Tra un mese e mezzo i cittadini del Nebrska avrebbero dovuto recarsi alle urne per approvare una misura già esistente in gran parte degli stati Usa e non solo: la legalizzazione della cannabis per fini terapeutici e dietro ricetta medica. Una misura non particolarmente avanzata ma che comunque rappresentava un buon passo avanti nello stato ritenuto storicamente più ancorato al proibizionismo di tutti gli Usa.

Tuttavia il referendum non si farà, in quanto la Corte Suprema dello stato ha accettato il ricorso dello sceriffo Terry Wagner il quale aveva chiesto di sospenderlo in quanto la legalizzazione della cannabis, anche solo a fini terapeutici, sarebbe in contrasto con la Costituzione. Un tribunale statale aveva inizialmente bocciato il ricorso, confermando il referendum, prima dello stop imposto dalla Corte Suprema.

Ai cittadini del Nebraska sarà quindi impedito andare a votare per una proposta di legge che aveva raccolto oltre 180mila firme, molte di più di quelle necessarie per essere sottoposta a referendum, e che secondo i sondaggi è appoggiata dal 77% dei cittadini dello stato.

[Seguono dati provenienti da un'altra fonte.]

## src/rtl/threshold_pkg.sv

```systemverilog
// Shared constants, tables and types for the bus voltage threshold registers
package threshold_pkg;
  localparam int CODE_W = 3;
  localparam int DATA_W = 8;
  localparam int PERMILLE_W = 12;
  localparam int TABLE_N = 8;

  // Register command codes
  localparam logic [DATA_W-1:0] LOW_OV_ADDR = 8'hB9;
  localparam logic [DATA_W-1:0] UV_ADDR = 8'hBA;
  localparam logic [DATA_W-1:0] HIGH_OV_ADDR = 8'hBB;

  // Field layout and reset
  localparam int WARN_LSB = 0;
  localparam int PROT_LSB = 3;
  localparam logic [DATA_W-1:0] REG_RESET = 8'h00;
  localparam logic [DATA_W-1:0] FIELD_MASK = 8'h3F;
  localparam logic [CODE_W-1:0] CODE_RESET = 3'h0;
  localparam logic [DATA_W-1:0] READ_NONE = 8'h00;

  // Thresholds in tenths of a percent of the bus target voltage
  localparam int PERMILLE_SCALE = 1000;
  typedef logic [PERMILLE_W-1:0] pm_table_t [TABLE_N];
  localparam pm_table_t LOW_OV_WARN_PM = '{12'h47E, 12'h44C, 12'h4B0, 12'h4E2,
                                           12'h514, 12'h546, 12'h578, 12'h5AA};
  localparam pm_table_t LOW_OV_PROT_PM = '{12'h5DC, 12'h578, 12'h514, 12'h640,
                                           12'h6A4, 12'h708, 12'h76C, 12'h7D0};
  localparam pm_table_t LOW_UV_WARN_PM = '{12'h352, 12'h339, 12'h320, 12'h307,
                                           12'h2EE, 12'h2D5, 12'h36B, 12'h384};
  localparam pm_table_t HIGH_UV_WARN_PM = '{12'h2EE, 12'h2C6, 12'h29E, 12'h276,
                                            12'h244, 12'h21C, 12'h316, 12'h33E};
  localparam pm_table_t HIGH_OV_WARN_PM = '{12'h438, 12'h44C, 12'h46A, 12'h492,
                                            12'h4BA, 12'h4E2, 12'h424, 12'h410};
  localparam pm_table_t HIGH_OV_PROT_PM = '{12'h4E2, 12'h50A, 12'h532, 12'h564,
                                            12'h58C, 12'h5B4, 12'h5DC, 12'h4BA};

  // Hiccup restart delay
  localparam int HICCUP_DELAY_MS = 500;
  localparam int CLOCK_MHZ = 250;
  localparam int HICCUP_CYCLES = HICCUP_DELAY_MS * CLOCK_MHZ * 1000;

  typedef enum logic [1:0] {
    SW_RUN = 2'b00,
    SW_STOPPED = 2'b01,
    SW_RESTART_WAIT = 2'b10
  } hiccup_state_e;

  // Code to threshold lookup
  function automatic logic [PERMILLE_W-1:0] permille(input pm_table_t tbl,
                                                     input logic [CODE_W-1:0] code);
    permille = tbl[code];
  endfunction
endpackage

```

## src/rtl/threshold_if.sv

```systemverilog
// Threshold codes out to the comparator and crossing flags back
`timescale 1ns/1ps
interface threshold_if;
  logic [threshold_pkg::CODE_W-1:0] low_ov_warn_code;
  logic [threshold_pkg::CODE_W-1:0] low_ov_prot_code;
  logic [threshold_pkg::CODE_W-1:0] low_uv_warn_code;
  logic [threshold_pkg::CODE_W-1:0] high_uv_warn_code;
  logic [threshold_pkg::CODE_W-1:0] high_ov_warn_code;
  logic [threshold_pkg::CODE_W-1:0] high_ov_prot_code;
  logic low_ov_warn_hit;
  logic low_ov_prot_hit;
  logic low_uv_warn_hit;
  logic high_uv_warn_hit;
  logic high_ov_warn_hit;
  logic high_ov_prot_hit;

  modport regs (
    output low_ov_warn_code, low_ov_prot_code, low_uv_warn_code,
    output high_uv_warn_code, high_ov_warn_code, high_ov_prot_code,
    input low_ov_warn_hit, low_ov_prot_hit, low_uv_warn_hit,
    input high_uv_warn_hit, high_ov_warn_hit, high_ov_prot_hit
  );
  modport cmp (
    input low_ov_warn_code, low_ov_prot_code, low_uv_warn_code,
    input high_uv_warn_code, high_ov_warn_code, high_ov_prot_code,
    output low_ov_warn_hit, low_ov_prot_hit, low_uv_warn_hit,
    output high_uv_warn_hit, high_ov_warn_hit, high_ov_prot_hit
  );
endinterface

```

## src/rtl/bus_voltage_threshold_regs.sv

```systemverilog
// Threshold register bank with monitor, fault flag and hiccup restart
// Notes on behaviour
// RQ1 - Low bus OV warning code decode
// RQ2 - Low bus OV protection code decode
// RQ3 - Low bus UV warning code decode
// RQ4 - High bus UV warning code decode
// RQ5 - High bus OV register layout, top reserved
// RQ6 - Byte registers, read/write, protectable, reset zero
// RQ7 - UV register layout, top reserved
// RQ8 - Thresholds apply regardless of bus direction
// RQ9 - High bus OV warning code decode
// RQ10 - High bus OV protection code decode
// RQ11 - Protection trip: status, flag low, hiccup
// RQ12 - New code used at next comparison
`timescale 1ns/1ps
module bus_voltage_threshold_regs #(
  parameter int V_W = 16,
  parameter int HICCUP_CYCLES = threshold_pkg::HICCUP_CYCLES
) (
  input wire logic clock_i,
  input wire logic rst_n_i,
  input wire logic [threshold_pkg::DATA_W-1:0] cmd_code_i,
  input wire logic wr_stb_i,
  input wire logic [threshold_pkg::DATA_W-1:0] wr_data_i,
  input wire logic rd_stb_i,
  input wire logic write_protect_i,
  output logic [threshold_pkg::DATA_W-1:0] rd_data_o,
  output logic rd_valid_o,
  output logic cmd_unsupported_o,
  input wire logic sample_i,
  input wire logic [V_W-1:0] low_bus_voltage_i,
  input wire logic [V_W-1:0] low_bus_target_i,
  input wire logic [V_W-1:0] high_bus_voltage_i,
  input wire logic [V_W-1:0] high_bus_target_i,
  input wire logic hiccup_mode_i,
  input wire logic [1:0] fault_clear_i,
  output logic [1:0] fault_status_o,
  output logic [3:0] warning_o,
  output logic fault_flag_n_o,
  output logic switching_enable_o
);
  localparam int CNT_W = $clog2(HICCUP_CYCLES + 1);
  localparam logic [CNT_W-1:0] HICCUP_LAST = CNT_W'(HICCUP_CYCLES - 1);

  logic rst_sync1_r;
  logic rst_sync2_r;
  logic rst_n;

  logic [threshold_pkg::DATA_W-1:0] low_bus_overvoltage_thresholds_r;
  logic [threshold_pkg::DATA_W-1:0] low_bus_overvoltage_thresholds_nxt;
  logic [threshold_pkg::DATA_W-1:0] undervoltage_warning_thresholds_r;
  logic [threshold_pkg::DATA_W-1:0] undervoltage_warning_thresholds_nxt;
  logic [threshold_pkg::DATA_W-1:0] high_bus_overvoltage_thresholds_r;
  logic [threshold_pkg::DATA_W-1:0] high_bus_overvoltage_thresholds_nxt;
  logic [threshold_pkg::DATA_W-1:0] rd_data_r;
  logic [threshold_pkg::DATA_W-1:0] rd_data_nxt;
  logic rd_valid_r;
  logic rd_valid_nxt;
  logic unsupported_r;
  logic unsupported_nxt;

  logic [1:0] fault_status_r;
  logic [1:0] fault_status_nxt;
  logic fault_flag_n_r;
  logic fault_flag_n_nxt;
  threshold_pkg::hiccup_state_e state_r;
  threshold_pkg::hiccup_state_e state_nxt;
  logic [CNT_W-1:0] wait_cnt_r;
  logic [CNT_W-1:0] wait_cnt_nxt;
  logic switching_r;
  logic switching_nxt;
  logic prot_hit;

  threshold_if thr ();

  // Reset release through two flops
  always_ff @(posedge clock_i or negedge rst_n_i) begin
    if (!rst_n_i) begin
      rst_sync1_r <= 1'b0;
      rst_sync2_r <= 1'b0;
    end else begin
      rst_sync1_r <= 1'b1;
      rst_sync2_r <= rst_sync1_r;
    end
  end
  assign rst_n = rst_sync2_r;

  function automatic logic [threshold_pkg::DATA_W-1:0] read_mux(
      input logic [threshold_pkg::DATA_W-1:0] code,
      input logic [threshold_pkg::DATA_W-1:0] low_ov,
      input logic [threshold_pkg::DATA_W-1:0] uv,
      input logic [threshold_pkg::DATA_W-1:0] high_ov);
    unique case (code)
      threshold_pkg::LOW_OV_ADDR: read_mux = low_ov;
      threshold_pkg::UV_ADDR: read_mux = uv;
      threshold_pkg::HIGH_OV_ADDR: read_mux = high_ov;
      default: read_mux = threshold_pkg::READ_NONE;
    endcase
  endfunction

  // Register writes and reads
  always_comb begin
    low_bus_overvoltage_thresholds_nxt = low_bus_overvoltage_thresholds_r;
    undervoltage_warning_thresholds_nxt = undervoltage_warning_thresholds_r;
    high_bus_overvoltage_thresholds_nxt = high_bus_overvoltage_thresholds_r;
    rd_data_nxt = rd_data_r;
    rd_valid_nxt = 1'b0;
    unsupported_nxt = 1'b0;
    if (wr_stb_i && !write_protect_i) begin // RQ6
      unique case (cmd_code_i)
        threshold_pkg::LOW_OV_ADDR:
          low_bus_overvoltage_thresholds_nxt = wr_data_i & threshold_pkg::FIELD_MASK;
        threshold_pkg::UV_ADDR:
          undervoltage_warning_thresholds_nxt = wr_data_i & threshold_pkg::FIELD_MASK; // RQ7
        threshold_pkg::HIGH_OV_ADDR:
          high_bus_overvoltage_thresholds_nxt = wr_data_i & threshold_pkg::FIELD_MASK; // RQ5
        default: unsupported_nxt = 1'b1;
      endcase
    end
    if (rd_stb_i) begin
      rd_data_nxt = read_mux(cmd_code_i, low_bus_overvoltage_thresholds_r,
                             undervoltage_warning_thresholds_r,
                             high_bus_overvoltage_thresholds_r); // RQ6
      rd_valid_nxt = 1'b1;
      unsupported_nxt = rd_data_nxt == threshold_pkg::READ_NONE &&
                        cmd_code_i != threshold_pkg::LOW_OV_ADDR &&
                        cmd_code_i != threshold_pkg::UV_ADDR &&
                        cmd_code_i != threshold_pkg::HIGH_OV_ADDR;
    end
  end

  always_ff @(posedge clock_i or negedge rst_n) begin
    if (!rst_n) begin
      low_bus_overvoltage_thresholds_r <= threshold_pkg::REG_RESET; // RQ6
      undervoltage_warning_thresholds_r <= threshold_pkg::REG_RESET;
      high_bus_overvoltage_thresholds_r <= threshold_pkg::REG_RESET;
      rd_data_r <= threshold_pkg::READ_NONE;
      rd_valid_r <= 1'b0;
      unsupported_r <= 1'b0;
    end else begin
      low_bus_overvoltage_thresholds_r <= low_bus_overvoltage_thresholds_nxt;
      undervoltage_warning_thresholds_r <= undervoltage_warning_thresholds_nxt;
      high_bus_overvoltage_thresholds_r <= high_bus_overvoltage_thresholds_nxt;
      rd_data_r <= rd_data_nxt;
      rd_valid_r <= rd_valid_nxt;
      unsupported_r <= unsupported_nxt;
    end
  end

  // Field extraction to the monitor
  assign thr.low_ov_warn_code = low_bus_overvoltage_thresholds_r[
    threshold_pkg::WARN_LSB +: threshold_pkg::CODE_W]; // RQ1
  assign thr.low_ov_prot_code = low_bus_overvoltage_thresholds_r[
    threshold_pkg::PROT_LSB +: threshold_pkg::CODE_W]; // RQ2
  assign thr.low_uv_warn_code = undervoltage_warning_thresholds_r[
    threshold_pkg::WARN_LSB +: threshold_pkg::CODE_W]; // RQ3
  assign thr.high_uv_warn_code = undervoltage_warning_thresholds_r[
    threshold_pkg::PROT_LSB +: threshold_pkg::CODE_W]; // RQ4
  assign thr.high_ov_warn_code = high_bus_overvoltage_thresholds_r[
    threshold_pkg::WARN_LSB +: threshold_pkg::CODE_W]; // RQ9
  assign thr.high_ov_prot_code = high_bus_overvoltage_thresholds_r[
    threshold_pkg::PROT_LSB +: threshold_pkg::CODE_W]; // RQ10

  threshold_compare #(
    .V_W(V_W)
  ) u_compare (
    .clock_i(clock_i),
    .rst_n_i(rst_n),
    .sample_i(sample_i),
    .low_bus_voltage_i(low_bus_voltage_i),
    .low_bus_target_i(low_bus_target_i),
    .high_bus_voltage_i(high_bus_voltage_i),
    .high_bus_target_i(high_bus_target_i),
    .thr(thr)
  );

  assign prot_hit = thr.low_ov_prot_hit | thr.high_ov_prot_hit;

  // Fault status, flag and hiccup sequencing
  always_comb begin
    fault_status_nxt = (fault_status_r & ~fault_clear_i) |
                       {thr.high_ov_prot_hit, thr.low_ov_prot_hit}; // RQ11
    fault_flag_n_nxt = ~|fault_status_nxt; // RQ11
    state_nxt = state_r;
    wait_cnt_nxt = wait_cnt_r;
    unique case (state_r)
      threshold_pkg::SW_RUN: begin
        if (prot_hit && hiccup_mode_i) begin
          state_nxt = threshold_pkg::SW_STOPPED; // RQ11
        end
      end
      threshold_pkg::SW_STOPPED: begin
        if (!prot_hit) begin
          state_nxt = threshold_pkg::SW_RESTART_WAIT;
          wait_cnt_nxt = '0;
        end
      end
      threshold_pkg::SW_RESTART_WAIT: begin
        if (prot_hit) begin
          state_nxt = threshold_pkg::SW_STOPPED;
        end else if (wait_cnt_r == HICCUP_LAST) begin
          state_nxt = threshold_pkg::SW_RUN; // RQ11
        end else begin
          wait_cnt_nxt = wait_cnt_r + CNT_W'(1);
        end
      end
      default: state_nxt = threshold_pkg::SW_RUN;
    endcase
    switching_nxt = state_nxt == threshold_pkg::SW_RUN;
  end

  always_ff @(posedge clock_i or negedge rst_n) begin
    if (!rst_n) begin
      fault_status_r <= 2'h0;
      fault_flag_n_r <= 1'b1;
      state_r <= threshold_pkg::SW_RUN;
      wait_cnt_r <= '0;
      switching_r <= 1'b1;
    end else begin
      fault_status_r <= fault_status_nxt;
      fault_flag_n_r <= fault_flag_n_nxt;
      state_r <= state_nxt;
      wait_cnt_r <= wait_cnt_nxt;
      switching_r <= switching_nxt;
    end
  end

  assign rd_data_o = rd_data_r;
  assign rd_valid_o = rd_valid_r;
  assign cmd_unsupported_o = unsupported_r;
  assign fault_status_o = fault_status_r;
  assign warning_o = {thr.high_ov_warn_hit, thr.high_uv_warn_hit,
                      thr.low_uv_warn_hit, thr.low_ov_warn_hit};
  assign fault_flag_n_o = fault_flag_n_r;
  assign switching_enable_o = switching_r;
endmodule

```

## src/rtl/threshold_compare.sv

```systemverilog
// Compares both bus voltages against the decoded thresholds each sample
`timescale 1ns/1ps
module threshold_compare #(
  parameter int V_W = 16
) (
  input wire logic clock_i,
  input wire logic rst_n_i,
  input wire logic sample_i,
  input wire logic [V_W-1:0] low_bus_voltage_i,
  input wire logic [V_W-1:0] low_bus_target_i,
  input wire logic [V_W-1:0] high_bus_voltage_i,
  input wire logic [V_W-1:0] high_bus_target_i,
  threshold_if.cmp thr
);
  localparam int P_W = V_W + threshold_pkg::PERMILLE_W;

  logic [5:0] hit_r;
  logic [5:0] hit_nxt;

  // Scaled compare: v * 1000 against target * permille
  function automatic logic above(input logic [V_W-1:0] v, input logic [V_W-1:0] t,
                                 input logic [threshold_pkg::PERMILLE_W-1:0] pm);
    logic [P_W-1:0] lhs;
    logic [P_W-1:0] rhs;
    lhs = P_W'(v) * P_W'(threshold_pkg::PERMILLE_SCALE);
    rhs = P_W'(t) * P_W'(pm);
    above = lhs > rhs;
  endfunction

  function automatic logic below(input logic [V_W-1:0] v, input logic [V_W-1:0] t,
                                 input logic [threshold_pkg::PERMILLE_W-1:0] pm);
    logic [P_W-1:0] lhs;
    logic [P_W-1:0] rhs;
    lhs = P_W'(v) * P_W'(threshold_pkg::PERMILLE_SCALE);
    rhs = P_W'(t) * P_W'(pm);
    below = lhs < rhs;
  endfunction

  // Bus role (input or output) does not enter the compare
  always_comb begin
    hit_nxt = hit_r;
    if (sample_i) begin
      hit_nxt[0] = above(low_bus_voltage_i, low_bus_target_i, threshold_pkg::permille(
        threshold_pkg::LOW_OV_WARN_PM, thr.low_ov_warn_code)); // RQ1 RQ8 RQ12
      hit_nxt[1] = above(low_bus_voltage_i, low_bus_target_i, threshold_pkg::permille(
        threshold_pkg::LOW_OV_PROT_PM, thr.low_ov_prot_code)); // RQ2 RQ8 RQ12
      hit_nxt[2] = below(low_bus_voltage_i, low_bus_target_i, threshold_pkg::permille(
        threshold_pkg::LOW_UV_WARN_PM, thr.low_uv_warn_code)); // RQ3 RQ8
      hit_nxt[3] = below(high_bus_voltage_i, high_bus_target_i, threshold_pkg::permille(
        threshold_pkg::HIGH_UV_WARN_PM, thr.high_uv_warn_code)); // RQ4 RQ8
      hit_nxt[4] = above(high_bus_voltage_i, high_bus_target_i, threshold_pkg::permille(
        threshold_pkg::HIGH_OV_WARN_PM, thr.high_ov_warn_code)); // RQ9 RQ8
      hit_nxt[5] = above(high_bus_voltage_i, high_bus_target_i, threshold_pkg::permille(
        threshold_pkg::HIGH_OV_PROT_PM, thr.high_ov_prot_code)); // RQ10 RQ8
    end
  end

  always_ff @(posedge clock_i or negedge rst_n_i) begin
    if (!rst_n_i) begin
      hit_r <= 6'h00;
    end else begin
      hit_r <= hit_nxt;
    end
  end

  assign thr.low_ov_warn_hit = hit_r[0];
  assign thr.low_ov_prot_hit = hit_r[1];
  assign thr.low_uv_warn_hit = hit_r[2];
  assign thr.high_uv_warn_hit = hit_r[3];
  assign thr.high_ov_warn_hit = hit_r[4];
  assign thr.high_ov_prot_hit = hit_r[5];
endmodule

```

Il Nebraska continuerà quindi ad essere lo stato più proibizionista degli Usa. Un paese dove è ancora vietato ogni utilizzo della cannabis ed il cui governo nel 2014 intentò addirittura una causa federale contro il confinante Colorado per annullarne la legalizzazione con la motivazione che aveva provocato un aumento della marijuana circolante anche in Nebraska.